A liquid's volume can be determined from its mass if its density is known. Beer is mostly water, and water has one of the most precisely characterized densities in science: 1 gram per milliliter at standard conditions. Beer's density deviates only slightly—typically between 1.005 and 1.020 g/mL depending on residual sugar and alcohol content—and that deviation is predictable from the beer's final gravity. Weigh the beer, divide by its density, and you have its volume.

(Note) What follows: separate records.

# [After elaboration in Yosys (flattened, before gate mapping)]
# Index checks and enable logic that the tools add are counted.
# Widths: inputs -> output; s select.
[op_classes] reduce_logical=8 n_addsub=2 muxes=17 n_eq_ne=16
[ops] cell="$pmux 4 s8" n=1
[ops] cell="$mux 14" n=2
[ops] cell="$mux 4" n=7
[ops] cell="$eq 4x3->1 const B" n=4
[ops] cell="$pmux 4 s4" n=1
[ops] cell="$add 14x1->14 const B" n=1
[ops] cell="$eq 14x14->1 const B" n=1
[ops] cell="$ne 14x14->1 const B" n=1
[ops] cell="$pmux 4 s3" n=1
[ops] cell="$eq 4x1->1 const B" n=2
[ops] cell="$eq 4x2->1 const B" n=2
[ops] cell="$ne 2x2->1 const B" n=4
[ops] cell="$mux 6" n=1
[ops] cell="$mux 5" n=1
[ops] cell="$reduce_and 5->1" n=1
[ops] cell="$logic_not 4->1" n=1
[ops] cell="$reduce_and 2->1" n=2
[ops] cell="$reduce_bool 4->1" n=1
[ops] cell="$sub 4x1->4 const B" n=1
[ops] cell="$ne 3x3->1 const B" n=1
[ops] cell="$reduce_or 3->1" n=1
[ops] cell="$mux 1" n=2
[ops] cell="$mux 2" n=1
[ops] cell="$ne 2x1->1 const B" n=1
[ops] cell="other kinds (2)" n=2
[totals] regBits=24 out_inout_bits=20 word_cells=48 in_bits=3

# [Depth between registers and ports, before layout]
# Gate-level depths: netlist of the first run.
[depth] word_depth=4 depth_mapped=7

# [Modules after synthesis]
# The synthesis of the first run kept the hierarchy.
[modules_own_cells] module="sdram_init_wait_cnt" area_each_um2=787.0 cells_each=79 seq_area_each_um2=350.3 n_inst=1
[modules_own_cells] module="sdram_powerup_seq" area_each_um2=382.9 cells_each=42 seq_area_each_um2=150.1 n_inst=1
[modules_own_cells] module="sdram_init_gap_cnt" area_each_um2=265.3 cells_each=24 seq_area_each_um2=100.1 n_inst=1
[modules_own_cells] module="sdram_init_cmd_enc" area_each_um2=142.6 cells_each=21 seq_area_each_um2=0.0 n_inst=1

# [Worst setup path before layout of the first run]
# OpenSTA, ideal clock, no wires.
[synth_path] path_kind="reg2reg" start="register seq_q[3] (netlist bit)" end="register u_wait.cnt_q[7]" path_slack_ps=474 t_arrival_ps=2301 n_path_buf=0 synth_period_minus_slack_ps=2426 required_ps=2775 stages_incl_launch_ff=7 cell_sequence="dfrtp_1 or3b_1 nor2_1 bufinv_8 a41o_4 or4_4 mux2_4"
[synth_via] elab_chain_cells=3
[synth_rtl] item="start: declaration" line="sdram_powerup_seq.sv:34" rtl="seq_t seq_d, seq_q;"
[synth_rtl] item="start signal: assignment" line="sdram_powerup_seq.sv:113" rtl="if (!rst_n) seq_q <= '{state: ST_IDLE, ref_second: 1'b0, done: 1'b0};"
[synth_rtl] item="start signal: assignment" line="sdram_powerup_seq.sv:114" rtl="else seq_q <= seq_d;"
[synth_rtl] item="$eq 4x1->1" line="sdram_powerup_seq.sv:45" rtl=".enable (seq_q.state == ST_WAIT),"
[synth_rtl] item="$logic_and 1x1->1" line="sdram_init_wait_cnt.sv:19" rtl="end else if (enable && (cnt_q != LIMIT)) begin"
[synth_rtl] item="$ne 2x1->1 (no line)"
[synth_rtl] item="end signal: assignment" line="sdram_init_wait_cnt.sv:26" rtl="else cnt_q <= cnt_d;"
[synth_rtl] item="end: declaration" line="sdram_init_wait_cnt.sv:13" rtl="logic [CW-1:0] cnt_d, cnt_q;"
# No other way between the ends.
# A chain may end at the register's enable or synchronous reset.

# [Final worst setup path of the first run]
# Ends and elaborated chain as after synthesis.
===== src/rtl/pstage_olp_timer.sv =====
module pstage_olp_timer #(
   parameter int unsigned CYC = 26
) (
   input  logic clk,
   input  logic rst_n,
   input  logic run,
   input  logic oc,
   output logic trip
);
   localparam int unsigned CW = $clog2(CYC + 1);
   localparam logic [CW-1:0] LAST = CW'(CYC - 1);

   logic [CW-1:0] cnt_q;

   // trip on the CYC-th consecutive sampled overcurrent cycle
   assign trip = run && oc && (cnt_q == LAST);

   always_ff @(posedge clk or negedge rst_n) begin
      if (!rst_n) begin
         cnt_q <= '0;
      end else if (!run || !oc) begin
         cnt_q <= '0;
      end else if (cnt_q != LAST) begin
         cnt_q <= cnt_q + 1'b1;
      end
   end
endmodule


===== src/rtl/pstage_thermal.sv =====
module pstage_thermal #(
   parameter int unsigned TW        = 8,
   parameter int unsigned OTE_C     = 155,
   parameter int unsigned WARN_LO_C = 100,
   parameter int unsigned WARN_HI_C = 125,
   parameter int unsigned HYST_C    = 25
) (
   input  logic          clk,
   input  logic          rst_n,
   input  logic [TW-1:0] tj,
   output logic          ote_hit,
   output logic          warn_lo,
   output logic          warn_hi
);
   localparam logic [TW-1:0] OTE_T = TW'(OTE_C);

   logic [1:0] warn_q;

   assign ote_hit = (tj >= OTE_T);

   for (genvar lv = 0; lv < 2; lv++) begin : g_warn
      localparam int unsigned SET_C = (lv == 0) ? WARN_LO_C : WARN_HI_C;
      localparam logic [TW-1:0] SET_T = TW'(SET_C);
      localparam logic [TW-1:0] CLR_T = TW'(SET_C - HYST_C);

      always_ff @(posedge clk or negedge rst_n) begin
         if (!rst_n) begin
            warn_q[lv] <= 1'b0;
         end else if (tj > SET_T) begin
            warn_q[lv] <= 1'b1;
         end else if (tj <= CLR_T) begin
            warn_q[lv] <= 1'b0;
         end
      end
   end

   assign warn_lo = warn_q[0];
   assign warn_hi = warn_q[1];
endmodule


===== src/rtl/pstage_latch.sv =====
module pstage_latch #(
   parameter int unsigned NB   = 4,
   parameter int unsigned HOLD = 40
) (
   input  logic          clk,
   input  logic          rst_n,
   input  logic          rst_req_n,
   input  logic          ote_set,
   input  logic [NB-1:0] olp_set,
   output logic          ote_nx,
   output logic [NB-1:0] olp_nx
);
   localparam int unsigned AW = $clog2(HOLD + 1);
   localparam logic [AW-1:0] HOLD_L = AW'(HOLD);

   logic          rq_q;
   logic          ote_q;
   logic [NB-1:0] olp_q;
   logic [AW-1:0] age_q;
   logic [AW-1:0] age_d;
   logic          clr;
   logic          any_q;
   logic          any_nx;

   // release only on a reset rising edge once the hold-off has elapsed
   assign clr    = rst_req_n && !rq_q && (age_q == HOLD_L);
   assign ote_nx = ote_set | (ote_q & ~clr);
   assign olp_nx = olp_set | (olp_q & {NB{~clr}});
   assign any_q  = ote_q | (|olp_q);
   assign any_nx = ote_nx | (|olp_nx);

   always_comb begin
      age_d = '0;
      if (any_nx && any_q && !clr) begin
         age_d = (age_q == HOLD_L) ? age_q : age_q + 1'b1;
      end
   end

   always_ff @(posedge clk or negedge rst_n) begin
      if (!rst_n) begin
         rq_q  <= 1'b0;
         ote_q <= 1'b0;
         olp_q <= '0;
         age_q <= '0;
      end else begin
         rq_q  <= rst_req_n;
         ote_q <= ote_nx;
         olp_q <= olp_nx;
         age_q <= age_d;
      end
   end
endmodule


===== src/rtl/pstage_guard.sv =====
module pstage_guard #(
   parameter int unsigned NSUP          = 5,
   parameter int unsigned TW            = 8,
   parameter int unsigned CLK_KHZ       = 10,
   parameter int unsigned OLP_TENTHS_MS = 26,
   parameter int unsigned HOLD_MS       = 4,
   parameter int unsigned OTE_C         = 155,
   parameter int unsigned WARN_LO_C     = 100,
   parameter int unsigned WARN_HI_C     = 125,
   parameter int unsigned HYST_C        = 25
) (
   input  logic            clk,
   input  logic            rst_n,
   input  logic            rst_req_n,
   input  logic [1:0]      cfg,
   input  logic [NSUP-1:0] sup_uv,
   input  logic [3:0]      boot_uv,
   input  logic [3:0]      oc,
   input  logic [TW-1:0]   tj,
   output logic [3:0]      hiz,
   output logic            sd_n,
   output logic            warn_lo_n,
   output logic            warn_hi_n
);
   import pstage_pkg::*;

   localparam int unsigned NHB      = NUM_HB;
   localparam int unsigned OLP_CYC  = CLK_KHZ * OLP_TENTHS_MS / 10;
   localparam int unsigned HOLD_CYC = CLK_KHZ * HOLD_MS;

   initial begin
      assert (OLP_CYC >= 1) else $error("overload window must be at least one cycle");
      assert (HOLD_CYC >= 1) else $error("hold-off must be at least one cycle");
      assert (WARN_HI_C > WARN_LO_C) else $error("upper warning must exceed lower");
      assert (WARN_LO_C >= HYST_C) else $error("hysteresis larger than warning level");
      assert (OTE_C < (1 << TW)) else $error("error level does not fit temperature code");
      assert (NSUP >= 1) else $error("need at least one supply flag");
   end

   logic [NHB-1:0] olp_trip;
   logic [NHB-1:0] olp_nx;
   logic [NHB-1:0] grouped;
   logic           ote_hit;
   logic           ote_nx;
   logic           warn_lo;
   logic           warn_hi;
   logic           dev_kill;
   logic [NHB-1:0] hiz_d;
   logic           sd_d;
   out_cfg_e       mode;

   assign mode = out_cfg_e'(cfg);

   for (genvar i = 0; i < NHB; i++) begin : g_olp
      pstage_olp_timer #(.CYC(OLP_CYC)) u_tmr (
         .clk  (clk),
         .rst_n(rst_n),
         .run  (rst_req_n),
         .oc   (oc[i]),
         .trip (olp_trip[i])
      );
   end

   pstage_thermal #(
      .TW(TW), .OTE_C(OTE_C), .WARN_LO_C(WARN_LO_C),
      .WARN_HI_C(WARN_HI_C), .HYST_C(HYST_C)
   ) u_therm (
      .clk    (clk),
      .rst_n  (rst_n),
      .tj     (tj),
      .ote_hit(ote_hit),
      .warn_lo(warn_lo),
      .warn_hi(warn_hi)
   );

   pstage_latch #(.NB(NHB), .HOLD(HOLD_CYC)) u_lat (
      .clk      (clk),
      .rst_n    (rst_n),
      .rst_req_n(rst_req_n),
      .ote_set  (ote_hit),
      .olp_set  (olp_trip),
      .ote_nx   (ote_nx),
      .olp_nx   (olp_nx)
   );

   assign grouped  = group_spread(mode, olp_nx);
   assign dev_kill = (|sup_uv) | ote_nx;

   always_comb begin
      if (!rst_req_n) begin
         hiz_d = '1;
         sd_d  = 1'b1;
      end else begin
         hiz_d = {NHB{dev_kill}} | grouped | boot_uv;
         sd_d  = !(dev_kill || (|olp_nx));
      end
   end

   always_ff @(posedge clk or negedge rst_n) begin
      if (!rst_n) begin
         hiz  <= '1;
         sd_n <= 1'b1;
      end else begin
         hiz  <= hiz_d;
         sd_n <= sd_d;
      end
   end

   assign warn_lo_n = ~warn_lo;
   assign warn_hi_n = ~warn_hi;
endmodule


===== config.mk =====
export PLATFORM = sky130hd
export DESIGN_NAME = pstage_guard
export DESIGN_NICKNAME = d
export VERILOG_FILES = /design/src/rtl/pstage_pkg.sv /design/src/rtl/pstage_olp_timer.sv /design/src/rtl/pstage_thermal.sv /design/src/rtl/pstage_latch.sv /design/src/rtl/pstage_guard.sv
export SDC_FILE = /design/constraint.sdc
export NUM_CORES = 1
export LEC_CHECK = 0
export BUFFER_PORTS_ARGS = -buffer_cell sky130_fd_sc_hd__buf_2
export CAP_MARGIN = 20
export CORE_AREA = 2 2 61 63
export DETAILED_ROUTE_END_ITERATION = 12
export DIE_AREA = 0 0 63 65
export PLACE_DENSITY = 0.8
export SYNTH_ARGS = -nofsm -noshare
export SYNTH_HDL_FRONTEND = slang
export SYNTH_SLANG_ARGS = --single-unit

===== constraint.sdc =====
create_clock -name clk -period 2.6 [get_ports clk]
set_clock_uncertainty 0.2 [all_clocks]
set_input_delay 0.13 -clock clk [delete_from_list [all_inputs] [get_ports clk]]
set_output_delay 0.13 -clock clk [all_outputs]
set_load 0.01 [all_outputs]
### config.mk
export PLATFORM = sky130hd
export DESIGN_NAME = smbs_cfg_slave
export DESIGN_NICKNAME = d
export VERILOG_FILES = /design/src/rtl/smbs_pkg.sv /design/src/rtl/smbs_line_sync.sv /design/src/rtl/smbs_regbank.sv /design/src/rtl/smbs_cfg_slave.sv
export SDC_FILE = /design/constraint.sdc
export NUM_CORES = 1
export LEC_CHECK = 0
export BUFFER_PORTS_ARGS = -buffer_cell sky130_fd_sc_hd__buf_2
export CAP_MARGIN = 20
export CELL_PAD_IN_SITES_DETAIL_PLACEMENT = 1
export CELL_PAD_IN_SITES_GLOBAL_PLACEMENT = 2
export CORE_MARGIN = 2
export CORE_UTILIZATION = 37
export CTS_CLUSTER_SIZE = 40
export DETAILED_ROUTE_END_ITERATION = 7
export PLACE_DENSITY_LB_ADDON = 0.3
export SETUP_SLACK_MARGIN = 0.05
export SYNTH_ARGS = -nofsm -noshare
export SYNTH_HDL_FRONTEND = slang
export SYNTH_SLANG_ARGS = --single-unit
### constraint.sdc
create_clock -name clk -period 4.74 [get_ports clk]
set_input_delay 1.185 -clock clk [delete_from_list [all_inputs] [get_ports clk]]
set_output_delay 1.185 -clock clk [all_outputs]
set_load 0.05 [all_outputs]
### src/rtl/smbs_pkg.sv
// Shared types of the serial configuration slave.
// Assumes: included before every other file of the block.
package smbs_pkg;
    // Bus phase the slave is in.
    typedef enum logic [2:0] {S_IDLE, S_RX, S_SACK, S_TX, S_MACK} bus_state_t;
    // Meaning of the byte currently being received.
    typedef enum logic [1:0] {K_ADDR, K_CMD, K_CNT, K_DATA} rx_kind_t;
endpackage

### src/rtl/smbs_line_sync.sv
// Synchronizes SCL and SDA into the system clock domain and reports
// SCL edges plus start and stop conditions, one cycle each.
// Assumes: clk is several times faster than SCL; lines idle high.
module smbs_line_sync #(
    parameter int SYNC_STAGES = 2
) (
    input  logic clk,
    input  logic rst_n,
    input  logic scl_i,
    input  logic sda_i,
    output logic scl_o,
    output logic sda_o,
    output logic scl_rise_o,
    output logic scl_fall_o,
    output logic start_o,
    output logic stop_o
);
    logic [SYNC_STAGES-1:0] scl_ff, sda_ff;
    logic scl_d, sda_d;

    // Synchronizer chains plus one delayed copy for edge detection.
    always_ff @(posedge clk) begin
        if (!rst_n) begin
            scl_ff <= '1;
            sda_ff <= '1;
            scl_d  <= 1'b1;
            sda_d  <= 1'b1;
        end else begin
            scl_ff <= {scl_ff[SYNC_STAGES-2:0], scl_i};
            sda_ff <= {sda_ff[SYNC_STAGES-2:0], sda_i};
            scl_d  <= scl_ff[SYNC_STAGES-1];
            sda_d  <= sda_ff[SYNC_STAGES-1];
        end
    end

    assign scl_o      = scl_ff[SYNC_STAGES-1];
    assign sda_o      = sda_ff[SYNC_STAGES-1];
    assign scl_rise_o = scl_o & ~scl_d;
    assign scl_fall_o = ~scl_o & scl_d;
    assign start_o    = scl_o & scl_d & sda_d & ~sda_o;
    assign stop_o     = scl_o & scl_d & ~sda_d & sda_o;
endmodule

This is not a workaround. In analytical chemistry, gravimetric measurement—determining quantity by mass—is the gold standard for liquid volume. A properly calibrated scale is more accurate, more precise, and more reliable than reading a meniscus against graduation marks on a cylinder or beaker. Graduated glassware is subject to parallax error, manufacturing tolerance in the markings, temperature-dependent expansion of the vessel, and the judgment of the person reading it. A digital scale reports a number. There is no interpretation, no angle of viewing, no judgment call. The precision of a benchtop digital balance is 10 to 100 times better than volumetric glassware[4]. This is why NIST itself calibrates volumetric glassware by weighing the water it contains and dividing by density—the gravimetric method is the standard against which volumetric instruments are checked, not the other way around[5][6].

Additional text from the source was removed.